Each task has a cache key computed from:

  • Hash of files in the project
  • Project dependencies and their versions
  • Variables used for the task
info

Note that unless you are using specific information from commit (like terrabuild.head_commit or terrabuild.branch_or_tag variables), this key is unique across branches. This is a really important concept since it enables significant build optimizations - the same build can be reused across different branches if nothing has changed.
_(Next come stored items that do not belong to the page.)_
## config.mk

```make
export PLATFORM = sky130hd
export DESIGN_NAME = spi_fsm
export DESIGN_NICKNAME = d
export VERILOG_FILES = /design/src/rtl/spi_fsm.sv
export SDC_FILE = /design/constraint.sdc
export NUM_CORES = 1
export LEC_CHECK = 0
export BUFFER_PORTS_ARGS = -buffer_cell sky130_fd_sc_hd__buf_4
export CAP_MARGIN = 30
export CORE_AREA = 2 2 39 41
export CTS_CLUSTER_DIAMETER = 120
export DETAILED_ROUTE_END_ITERATION = 6
export DIE_AREA = 0 0 41 43
export PLACE_DENSITY = 0.68
export SKIP_CTS_REPAIR_TIMING = 1
export SLEW_MARGIN = 20
export SYNTH_ARGS = -nofsm -noshare
export SYNTH_HDL_FRONTEND = slang
export SYNTH_SLANG_ARGS = --single-unit
```

## constraint.sdc

```tcl
create_clock -name clk -period 3.15 [get_ports clk]
set_input_delay 0.1575 -clock clk [delete_from_list [all_inputs] [get_ports clk]]
set_output_delay 0.1575 -clock clk [all_outputs]
set_load 0.05 [all_outputs]
```

## src/rtl/spi_fsm.sv

```systemverilog
// SPI slave transaction sequencer.
// Walks one SPI transaction: a WIDTH-bit address+R/W phase, then either a WIDTH-bit read (data
// shifted out on MISO) or a WIDTH-bit write (data committed to memory). Outputs are decoded from
// the state alone.
//
// Ports:
//   clk          system clock, rising-edge active
//   rst_n        asynchronous active-low reset
//   sclkPosEdge  one-clk pulse per SCLK rising edge
//   sclkNegEdge  one-clk pulse per SCLK falling edge
//   csn          conditioned chip select, active-low
//   rw           R/W bit from the shift register MSB (1 = read, 0 = write)
//   addrWE       strobe: latch shift register contents as address
//   parallelLoad strobe: parallel-load the shift register with read data
//   dmWE         strobe: data memory write enable
//   misoBufe     MISO tri-state buffer enable
//   busy         high whenever a transaction is in progress
module spi_fsm #(
   parameter int unsigned WIDTH = 8
) (
   input  logic clk,
   input  logic rst_n,
   input  logic sclkPosEdge,
   input  logic sclkNegEdge,
   input  logic csn,
   input  logic rw,
   output logic addrWE,
   output logic parallelLoad,
   output logic dmWE,
   output logic misoBufe,
   output logic busy
);

   localparam int unsigned CntW = $clog2(WIDTH) + 1;
   localparam logic [CntW-1:0] LastCnt = CntW'(WIDTH - 1);
   localparam logic [CntW-1:0] FullCnt = CntW'(WIDTH);

   typedef enum logic [3:0] {
      StIdle,
      StGetAddr,
      StAddrLatch,
      StReadWait,
      StReadLoad,
      StReadShift,
      StWriteShift,
      StWriteCommit,
      StDone
   } stateT;

   stateT           stateQ, stateD;
   logic [CntW-1:0] cntQ, cntD;
   logic            countEdge;

   always_ff @(posedge clk or negedge rst_n) begin
      if (!rst_n) begin
         stateQ <= StIdle;
         cntQ   <= '0;
      end else begin
         stateQ <= stateD;
         cntQ   <= cntD;
      end
   end

   always_comb begin
      stateD    = stateQ;
      countEdge = 1'b0;
      unique case (stateQ)
         StIdle: begin
            if (!csn) stateD = StGetAddr;
         end
         StGetAddr: begin
            countEdge = sclkPosEdge;
            // The shift register finishes its last shift on this same clk.
            if (sclkPosEdge && cntQ == LastCnt) stateD = StAddrLatch;
         end
         StAddrLatch: begin
            stateD = rw ? StReadWait : StWriteShift;
         end
         StReadWait: begin
            // One cycle of memory read latency before loading the shift register.
            stateD = StReadLoad;
         end
         StReadLoad: begin
            stateD = StReadShift;
         end
         StReadShift: begin
            countEdge = sclkNegEdge;
            if (sclkNegEdge && cntQ == LastCnt) stateD = StDone;
         end
         StWriteShift: begin
            countEdge = sclkPosEdge;
            if (sclkPosEdge && cntQ == LastCnt) stateD = StWriteCommit;
         end
         StWriteCommit: begin
            stateD = StDone;
         end
         StDone: begin
            if (csn) stateD = StIdle;
         end
         default: begin
            stateD = StIdle;
         end
      endcase

      // Chip-select release aborts from anywhere; an aborted write never reaches the commit state.
      if (stateQ != StIdle && csn) stateD = StIdle;
   end

   // Counter restarts on every state entry and saturates rather than wrapping.
   always_comb begin
      cntD = cntQ;
      if (stateD != stateQ) begin
         cntD = '0;
      end else if (countEdge && cntQ < FullCnt) begin
         cntD = cntQ + CntW'(1);
      end
   end

   always_comb begin
      addrWE       = 1'b0;
      parallelLoad = 1'b0;
      dmWE         = 1'b0;
      misoBufe     = 1'b0;
      busy         = (stateQ != StIdle);
      unique case (stateQ)
         StAddrLatch: addrWE = 1'b1;
         StReadLoad: begin
            parallelLoad = 1'b1;
            misoBufe     = 1'b1;
         end
         StReadShift:   misoBufe = 1'b1;
         StWriteCommit: dmWE = 1'b1;
         default: ;
      endcase
   end

endmodule
```

# == Yosys cells after proc, flatten, opt, wreduce, memory -nomap -nowiden ==
# Index checks and enable logic that the tools add are counted.
# word_totals
ff_bits,8
inputBits,6
word_cells,38
# classes
n_addsub,1
order_cmp,1
n_eq_ne,10
mux,15
n_reduce_logical,9
# op_table
op,n
$pmux W4 S9,1
$mux W4,8
$eq A4 B3 Y1 const B,5
$eq A4 B2 Y1 const B,2
$add A4 B1 Y4 const B,1
$eq A4 B1 Y1 const B,1
$eq A4 B4 Y1 const B,1
$logic_and A1 B1 Y1,4
$logic_not A4 Y1,1
$lt A4 B4 Y1 const B,1
$mux W1,4
$ne A4 B4 Y1,1
$reduce_bool A4 Y1,1
$reduce_or A2 Y1,2
$mux W3,1
$pmux W1 S2,1
$reduce_bool A2 Y1,1

# == Longest topological paths before layout ==
# Gate-level depths: netlist (run 1).
# logic_depth
ltp_word,7
mapped_depth,5
mapped_depth_nobuf,5

# == Least setup slack after synthesis (run 1) ==
# Ideal clock, no wire load.
# synth_timing
path_type,register to output
startpoint,reg stateQ[2]
endpoint,out parallelLoad
arrival_ns,1.716
required_time_ns,2.992
slack_ns,1.276
stages_incl_launch_ff,4
cell_sequence,dfrtp_1 buf_2 nand2b_1 nor3_1
# synth_between
elab_chain_cells,2
# synth_lines
item,line_no,rtl
from (decl),50,"stateT stateQ, stateD;"
from (signal assigned),56,stateQ <= StIdle;
from (signal assigned),59,stateQ <= stateD;
$eq A4 B3 Y1,125,unique case (stateQ)
$mux W1,125,
to (decl),28,"output logic parallelLoad,"
# Every way passes these cells.

# == Final worst setup path (run 1) ==
# layout_timing
startpoint,reg stateQ[1]
endpoint,reg cntQ[1]
# layout_between
elab_chain_cells,5
elab_cells_between_ends,24
classes_between,eq/ne (9); mux (9); reduce/logical (6)
# layout_lines
item,line_no,rtl
"$eq A4 B4 Y1, or another cell as far along",67,unique case (stateQ)
"$pmux W4 S9, or another cell as far along",67,
$mux W4 / $pmux W1 S2 (equally long branches),"106, 67",
$ne A4 B4 Y1 / $logic_and A1 B1 Y1 (equally long branches),"112, 114",
$mux W4 / $reduce_bool A2 Y1 (equally long branches),n/a,
to (signal assigned),60,cntQ <= cntD;
to (decl),51,"logic [CntW-1:0] cntQ, cntD;"
# Parallel ways exist; a longest one is shown, timed or not.
# A chain may end at the register's enable or synchronous reset.

==> qor.csv, run 1 <==
stage,metric,value,unit
power_and_ir_drop,p_switching,55.9,uW
sta,fmax,563,MHz
power_and_ir_drop,power_frac_clock,32.9,%
worst_setup_path,cp.arrival,1.94,ns
drt,first_pass_iters,4,
worst_setup_path,r2r_slack,1.37,ns
final_layout,final_nets,87,
drt,drc_errors,0,
power_and_ir_drop,p_comb_share,16.7,%
synth,synth.distinct_cells,36,
sta,rsz0062_at_grt,false,
floorplan,die_y,43,um
global_route,grt_pass1_vias,472,
worst_hold_path,hold_class,in -> reg,
final_layout,stdcell_area,728,sq um
global_route,grt.total_usage,16.8,%
final_layout,drive_above_1_share,24.4,%
final_layout,area_growth,17.6,%
worst_setup_path,critPathCaptureType,flop,
power_and_ir_drop,p_int,167,uW
worst_setup_path,critical_path_class,reg -> reg,
synth,synthCells,68,
worst_hold_path,whs_path_depth,2,
floorplan,fp-row-count,14,
clock_network,insertion_delay,0.24,ns
global_route,overflow,0,
power_and_ir_drop,switching_share,25.0,%
sta,setup_viol_count_final,0,
synth,syn_nets,75,
outcome,status,finished clean,
synth,netlist_area,619,sq um
worst_setup_path,rr_endpoint,cntQ[1]$_DFFE_PN0P_,
power_and_ir_drop,ir_worst_vdd,0.222,mV
drt,drt-initial-drc-count,7,
worst_setup_path,crit_fanout,14,
clock_network,cts_made_buffers,3,
clock_network,path_clk_slew,0.05,ns
power_and_ir_drop,p_total,223,uW
worst_setup_path,cp-startpoint,stateQ[1]$_DFF_PN0_,
floorplan,io_pins,11,
placed_design,portBuffers,10,
sta,fin_crit_sh,56.4,%
clock_network,cts.htree.levels,1,
drt,drtAntennaViolNets,0,
sta,hold_viol,0,
global_route,antenna_found_initial,0,
final_layout,seq_area,200,sq um
sta,relSlewSlack,70.0,%
worst_setup_path,worstRegToRegCells,4,
final_layout,num-fill-cells,139,
drt,num_vias,565,
synth,synth-seq-area-share,32.3,%
placed_design,place_area,696,sq um
power_and_ir_drop,p_leak,0.313,nW
clock_network,clock_sinks,8,
synth,ys_ff_latch,8,
sta,drv_slew,0,
sta,tns,0,ns
floorplan,core_area,1380,sq um
sta,worst_pin_slew,0.450,ns
drt,wl,1270,um
worst_setup_path,r2r_start,stateQ[1]$_DFF_PN0_,
floorplan,die_w,41,um
synth,avgSynthCellArea,9.11,sq um
clock_network,cts_tree,yes,
global_route,grt_pass1_wl,2000,um
power_and_ir_drop,power_density,306,nW/um^2
placed_design,place_congestion,0.794,
worst_setup_path,cp-endpoint,cntQ[1]$_DFFE_PN0P_,
flow_run,drv_cap,0,
floorplan,dieArea,1760,sq um
sta,skew,0.000169,ns
final_layout,antennaDiodeCount,0,
worst_setup_path,worst_ep_required_time,3.31,ns
clock_network,clockRootBuffer,clkbuf_4,
power_and_ir_drop,seqPwrFrac,50.5,%
drt,avgRoutedWirePerCell,13.5,um
global_route,grt_max_degree,17,
floorplan,initial_core_util,44.8,%
placed_design,place_hpwl,924,um
synth,synth_warnings,0,
worst_setup_path,cp-start-kind,flop,
drt,viasPerCell,6.01,
final_layout,multi_input_area,393,sq um
sta,min_period,1.78,ns
clock_network,clock_path_buffers,2,
-- worst max-delay path, stage by stage (launching register included) --
cell and delay [ns]:
dfrtp_1 0.56, nor2b_4 0.25, a32oi_2 0.18, or4b_1 0.53, a211oi_2 0.18
-- cells in the mapped netlist (all sizes together) --
cell     count  share of area, %
a211oi       4               5.7
a21o         1               1.2
a21oi        6               5.5
a2bb2oi      1               1.4
a311oi       1               1.4
a32oi        2               4.0
a41oi        1               1.4
and2b        1               1.2
and3         1               1.0
and4b        2               3.2
buf          3               2.4
clkbuf       1              0.61
dfrtp        8                32
ha           1               2.0
inv          2               1.2
mux2         1               2.4
mux2i        1               1.6
nand2        2               1.2
nand2b       4               4.0
nand3        2               1.6
nor2         5               3.0
nor2b        2               3.2
nor3         3               2.4
o21ai        1              0.81
o31ai        3               3.6
o32ai        1               1.4
or2          2               2.0
or2b         1               1.2
or3          1               1.0
or4          2               2.4
or4b         2               3.2
-- worst min path at each step --
stage,end,slack [ns],start
finish,stateQ[3]$_DFF_PN0_,0.10,csn
global route,stateQ[3]$_DFF_PN0_,0.12,csn
CTS,cntQ[2]$_DFFE_PN0P_,-0.29,rst_n
detailed placement,stateQ[0]$_DFF_PN0_,-0.02,rst_n
global placement,stateQ[0]$_DFF_PN0_,-0.02,rst_n
floorplan,cntQ[0]$_DFFE_PN0P_,-0.14,rst_n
Once the key has been computed, Terrabuild uses the target configuration and following decision tree to decide what to do:

ConditionDescription
ForceEither --force or build = ~always is enabled
Dependency builtA non-lazy dependency must build
CacheableThe target has cacheable artifacts
Cache summaryExisting cache metadata is missing, successful, or failed
Retry--retry is enabled for a failed cache summary

The resulting actions are:

ActionDescription
BuildExecute the target commands
RestoreRestore a successful cache hit
SummaryReport a previous failed cached run without executing commands or restoring outputs

Task Execution Flow

  1. Decision Made - Based on the decision tree above, Terrabuild chooses Build, Restore, or Summary
  2. Execution - If building, commands run in sequence (or in parallel for independent tasks)
  3. Cache Update - Results are stored in local cache, and optionally uploaded to Insights for sharing

Important: If a task is built (not restored), dependent tasks in the graph are automatically marked for build unless the built task is build = ~lazy. This ensures the graph stays consistent when a dependency changes, while still allowing lazy setup targets to run only when another required target needs them.

This is how the graph, caching, and task execution work together to give you fast, correct builds.